WASHINGTON — Threats against members of Congress continue to grow, Capitol Police Chief Steven Sund said Tuesday at his first appearance as head of the department before the House Administration Committee.

"We continue to see the threat assessment cases that we're opening continue to grow," Sund said. "For FY 2018, we had approximately 4,894 cases. So far for this year, we have 2,502 cases. So we're on par to probably break last year's."

Many first-year members of Congress have extremely high-profiles and face threats as a result, including four Democrats whom President Donald Trump has been recently disparaging on Twitter: Reps. Alexandria Ocasio-Cortez of New York, Ilhan Omar of Minnesota, Ayanna S. Pressley of Massachusetts and Rashida Tlaib of Michigan.

Following the president's tweeting that the four of them should go back to their "crime-infested" countries, House Homeland Security Chairman Bennie Thompson, D-Miss., sent a letter to Senate Sergeant-at-Arms Michael Stenger, who chairs the Capitol Police Board, to hold an emergency meeting to reexamine the board's approach to analyzing the risk environment, setting thresholds for enhanced security for certain targeted members and evaluating threat streams with law enforcement partners in member districts.
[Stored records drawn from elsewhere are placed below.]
### src/rtl/rl_step_sequencer_if.sv
// Host-side channels: sample offer (s_*) and result return (r_*).
// Both follow valid/ready: a transfer happens on a rising clk edge where valid and ready are both 1;
// valid, once raised, holds with its payload stable until that transfer.
interface rl_step_sequencer_if;
  logic                           s_valid;
  logic                           s_ready;
  logic [rl_seq_pkg::STATE_W-1:0] s_state;
  logic [rl_seq_pkg::LOSS_W-1:0]  s_loss;
  logic                           s_train;
  logic                           r_valid;
  logic                           r_ready;
  logic [rl_seq_pkg::OUT_W-1:0]   r_data;

  modport master (output s_valid, s_state, s_loss, s_train, r_ready,
                  input  s_ready, r_valid, r_data);
  modport slave  (input  s_valid, s_state, s_loss, s_train, r_ready,
                  output s_ready, r_valid, r_data);
endinterface

### src/rtl/rl_step_sequencer_fifo.sv
// Sample queue: wrap-bit pointers for full/empty, registered read data
// that appears the cycle after a pop and holds until the next pop.
module rl_sample_fifo #(
  parameter int WIDTH = 8,
  parameter int DEPTH = 4
) (
  input  logic             clk,
  input  logic             rst_b,
  input  logic             push,
  input  logic [WIDTH-1:0] wr_data,
  input  logic             pop,
  output logic [WIDTH-1:0] rd_data,
  output logic             full,
  output logic             empty
);
  localparam int AW = $clog2(DEPTH);
  localparam logic [AW:0] PTR_ONE = (AW+1)'(1);

  logic [WIDTH-1:0] mem [DEPTH];
  logic [AW:0]      wr_ptr, rd_ptr;
  logic             do_push, do_pop;

  assign empty   = (wr_ptr == rd_ptr);
  assign full    = (wr_ptr[AW] != rd_ptr[AW]) && (wr_ptr[AW-1:0] == rd_ptr[AW-1:0]);
  assign do_push = push && !full;
  assign do_pop  = pop && !empty;

  always_ff @(posedge clk) begin
    if (do_push) mem[wr_ptr[AW-1:0]] <= wr_data;
  end

  always_ff @(posedge clk or negedge rst_b) begin
    if (!rst_b) begin
      wr_ptr  <= '0;
      rd_ptr  <= '0;
      rd_data <= '0;
    end else begin
      if (do_push) wr_ptr <= wr_ptr + PTR_ONE;
      if (do_pop) begin
        rd_data <= mem[rd_ptr[AW-1:0]];
        rd_ptr  <= rd_ptr + PTR_ONE;
      end
    end
  end
endmodule

### src/rtl/rl_step_sequencer.sv
// Drives one load/forward/target/train/result step per queued sample into the NN wrapper,
// reacting only to rising edges of the wrapper's level done signals, with a per-wait timeout.
module rl_step_sequencer
  import rl_seq_pkg::*;
#(
  parameter int FIFO_DEPTH     = DEF_FIFO_DEPTH,
  parameter int ENABLE_CYCLES  = DEF_ENABLE_CYCLES,
  parameter int TIMEOUT_CYCLES = DEF_TIMEOUT_CYCLES
) (
  input  logic               clk,
  input  logic               rst_b,
  rl_step_sequencer_if.slave host,
  output logic [STATE_W-1:0] nn_input,
  output logic               input_enable,
  output logic               use_target,
  output logic               is_training,
  output logic [LOSS_W-1:0]  loss,
  input  logic               model_fwd_done,
  input  logic               target_fwd_done,
  input  logic               training_done,
  input  logic [OUT_W-1:0]   nn_inf_output,
  output logic               busy,
  output logic               err_timeout,
  input  logic               clr_err,
  output seq_state_t         dbg_state
);
  localparam int EW = (ENABLE_CYCLES > 1) ? $clog2(ENABLE_CYCLES) : 1;
  localparam int TW = (TIMEOUT_CYCLES > 1) ? $clog2(TIMEOUT_CYCLES) : 1;
  localparam logic [EW-1:0] EN_LAST = EW'(ENABLE_CYCLES - 1);
  localparam logic [TW-1:0] TO_LAST = TW'(TIMEOUT_CYCLES - 1);

  seq_state_t       state;
  sample_t          wr_sample, cur;
  logic             full, empty, pop;
  logic [EW-1:0]    en_cnt;
  logic [TW-1:0]    wait_cnt;
  logic             md_q, td_q, tr_q;
  logic             waiting, got_edge;
  logic             r_valid_q;
  logic [OUT_W-1:0] r_data_q;

  assign wr_sample    = '{state: host.s_state, loss: host.s_loss, train: host.s_train};
  assign host.s_ready = !full;
  assign host.r_valid = r_valid_q;
  assign host.r_data  = r_data_q;
  assign pop          = (state == IDLE) && !empty;

  // The FIFO read register doubles as the current-sample register.
  rl_sample_fifo #(.WIDTH(SAMPLE_W), .DEPTH(FIFO_DEPTH)) u_fifo (
    .clk     (clk),
    .rst_b   (rst_b),
    .push    (host.s_valid),
    .wr_data (wr_sample),
    .pop     (pop),
    .rd_data (cur),
    .full    (full),
    .empty   (empty)
  );

  assign nn_input  = cur.state;
  assign loss      = cur.loss;
  assign dbg_state = state;

  always_ff @(posedge clk or negedge rst_b) begin
    if (!rst_b) begin
      md_q <= 1'b0;
      td_q <= 1'b0;
      tr_q <= 1'b0;
    end else begin
      md_q <= model_fwd_done;
      td_q <= target_fwd_done;
      tr_q <= training_done;
    end
  end

  always_comb begin
    waiting  = 1'b0;
    got_edge = 1'b0;
    case (state)
      MFWD:    begin waiting = 1'b1; got_edge = model_fwd_done  && !md_q; end
      TFWD:    begin waiting = 1'b1; got_edge = target_fwd_done && !td_q; end
      TRN:     begin waiting = 1'b1; got_edge = training_done   && !tr_q; end
      default: ;
    endcase
  end

  always_ff @(posedge clk or negedge rst_b) begin
    if (!rst_b) begin
      state        <= IDLE;
      en_cnt       <= '0;
      wait_cnt     <= '0;
      input_enable <= 1'b0;
      use_target   <= 1'b0;
      is_training  <= 1'b0;
      r_valid_q    <= 1'b0;
      r_data_q     <= '0;
      busy         <= 1'b0;
      err_timeout  <= 1'b0;
    end else begin
      if (clr_err) err_timeout <= 1'b0;
      // A done edge in the expiry cycle takes the normal path below.
      if (waiting && !got_edge) begin
        if (wait_cnt == TO_LAST) begin
          state       <= IDLE;
          use_target  <= 1'b0;
          is_training <= 1'b0;
          busy        <= 1'b0;
          err_timeout <= 1'b1;
        end else begin
          wait_cnt <= wait_cnt + TW'(1);
        end
      end
      case (state)
        IDLE: if (!empty) begin
          state        <= LOAD;
          en_cnt       <= '0;
          input_enable <= 1'b1;
          busy         <= 1'b1;
        end
        LOAD: if (en_cnt == EN_LAST) begin
          state        <= MFWD;
          input_enable <= 1'b0;
          wait_cnt     <= '0;
        end else begin
          en_cnt <= en_cnt + EW'(1);
        end
        MFWD: if (got_edge) begin
          r_data_q <= nn_inf_output;
          wait_cnt <= '0;
          if (cur.train) begin
            state      <= TFWD;
            use_target <= 1'b1;
          end else begin
            state     <= RES;
            r_valid_q <= 1'b1;
          end
        end
        TFWD: if (got_edge) begin
          state       <= TRN;
          is_training <= 1'b1;
          wait_cnt    <= '0;
        end
        TRN: if (got_edge) begin
          state       <= RES;
          use_target  <= 1'b0;
          is_training <= 1'b0;
          r_valid_q   <= 1'b1;
        end
        RES: if (host.r_ready) begin
          state     <= IDLE;
          r_valid_q <= 1'b0;
          busy      <= 1'b0;
        end
        default: begin
          state        <= IDLE;
          input_enable <= 1'b0;
          use_target   <= 1'b0;
          is_training  <= 1'b0;
          r_valid_q    <= 1'b0;
          busy         <= 1'b0;
        end
      endcase
    end
  end
endmodule

### src/flat_wrapper.sv
// flat-port wrapper written by rule: the top's interface ports become plain ports
module rl_step_sequencer_flat import rl_seq_pkg::*;
#(
  parameter int FIFO_DEPTH     = DEF_FIFO_DEPTH,
  parameter int ENABLE_CYCLES  = DEF_ENABLE_CYCLES,
  parameter int TIMEOUT_CYCLES = DEF_TIMEOUT_CYCLES
)
  (clk, rst_b, nn_input, input_enable, use_target, is_training, loss, model_fwd_done, target_fwd_done, training_done, nn_inf_output, busy, err_timeout, clr_err, dbg_state, host_s_valid, host_s_state, host_s_loss, host_s_train, host_r_ready, host_s_ready, host_r_valid, host_r_data);
  rl_step_sequencer_if host_i ();
  input  logic clk;
  input  logic rst_b;
  output logic [STATE_W-1:0] nn_input;
  output logic input_enable;
  output logic use_target;
  output logic is_training;
  output logic [LOSS_W-1:0] loss;
  input  logic model_fwd_done;
  input  logic target_fwd_done;
  input  logic training_done;
  input  logic [OUT_W-1:0] nn_inf_output;
  output logic busy;
  output logic err_timeout;
  input  logic clr_err;
  output seq_state_t dbg_state;
  input wire logic [$bits(host_i.s_valid)-1:0] host_s_valid;
  input wire logic [$bits(host_i.s_state)-1:0] host_s_state;
  input wire logic [$bits(host_i.s_loss)-1:0] host_s_loss;
  input wire logic [$bits(host_i.s_train)-1:0] host_s_train;
  input wire logic [$bits(host_i.r_ready)-1:0] host_r_ready;
  output wire logic [$bits(host_i.s_ready)-1:0] host_s_ready;
  output wire logic [$bits(host_i.r_valid)-1:0] host_r_valid;
  output wire logic [$bits(host_i.r_data)-1:0] host_r_data;
  assign host_i.s_valid = host_s_valid;
  assign host_i.s_state = host_s_state;
  assign host_i.s_loss = host_s_loss;
  assign host_i.s_train = host_s_train;
  assign host_i.r_ready = host_r_ready;
  assign host_s_ready = host_i.s_ready;
  assign host_r_valid = host_i.r_valid;
  assign host_r_data = host_i.r_data;
  rl_step_sequencer #(.FIFO_DEPTH(FIFO_DEPTH), .ENABLE_CYCLES(ENABLE_CYCLES), .TIMEOUT_CYCLES(TIMEOUT_CYCLES)) u_core (.clk(clk), .rst_b(rst_b), .host(host_i), .nn_input(nn_input), .input_enable(input_enable), .use_target(use_target), .is_training(is_training), .loss(loss), .model_fwd_done(model_fwd_done), .target_fwd_done(target_fwd_done), .training_done(training_done), .nn_inf_output(nn_inf_output), .busy(busy), .err_timeout(err_timeout), .clr_err(clr_err), .dbg_state(dbg_state));
endmodule
### config.mk
export PLATFORM = sky130hd
export DESIGN_NAME = rl_step_sequencer_flat
export DESIGN_NICKNAME = d
export VERILOG_FILES = /design/src/rtl/rl_step_sequencer_pkg.sv /design/src/rtl/rl_step_sequencer_if.sv /design/src/rtl/rl_step_sequencer_fifo.sv /design/src/rtl/rl_step_sequencer.sv /design/src/flat_wrapper.sv
export SDC_FILE = /design/constraint.sdc
export NUM_CORES = 1
export LEC_CHECK = 0
export BUFFER_PORTS_ARGS = -buffer_cell sky130_fd_sc_hd__buf_2
export CORE_UTILIZATION = 36
export DETAILED_ROUTE_END_ITERATION = 8
export SLEW_MARGIN = 20
export SYNTH_ARGS = -nofsm -noshare
export SYNTH_HDL_FRONTEND = slang
export SYNTH_SLANG_ARGS = --single-unit
### constraint.sdc
create_clock -name clk -period 2.3 [get_ports clk]
set_input_delay 0.345 -clock clk [delete_from_list [all_inputs] [get_ports clk]]
set_output_delay 0.345 -clock clk [all_outputs]
set_load 0.02 [all_outputs]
"On Sunday, July 14, 2019, President Trump used social media to directly attack four members of Congress," Thompson writes. "To date, Trump continues to use social media to vilify these four members."

Thompson also writes that "The President's rhetoric may insinuate more attacks on members of Congress."

The hearing comes as the House considers a resolution condemning the president's remarks, which have been widely criticized as racist — although notably not by House Republican leaders.

Meanwhile, at the committee hearing, Rep. Barry Loudermilk, R-Ga. — one of three Republican members of the committee who were on the baseball field when a gunman opened fire two years ago on their practice for the congressional baseball game — asked Sund about the level of threats directed at members.

"We firsthand witnessed not only the aggression toward us — the shots being fired — but also the bravery by the Capitol Police officers," Loudermilk said.

House Administration Committee ranking member Rep. Rodney Davis, R-Ill., another of those players, said without the bravery of the Capitol Police officers, "I wouldn't be standing here today."

Sund noted that a much lower percentage of threat cases investigated meet the threshold of being a credible threat, he did not provide an exact percentage breakdown.

House Sergeant-at-Arms Paul D. Irving, who also testified before the committee, said after the hearing that as members become more prominent in the media, his office provides enhanced support in their districts — by liaising with the district office's law enforcement coordinator and local law enforcement — when they're making appearances in public.

In the past, Irving said his office has always provided added law enforcement support for higher profile members and those more prone to threats when a member called and informed the office of threats.

"But we've been more proactive in reaching out to members to ensure that they all avail themselves of that service that we provide," Irving said. He added that for "at least the last several years" his office has been more proactive in that arena.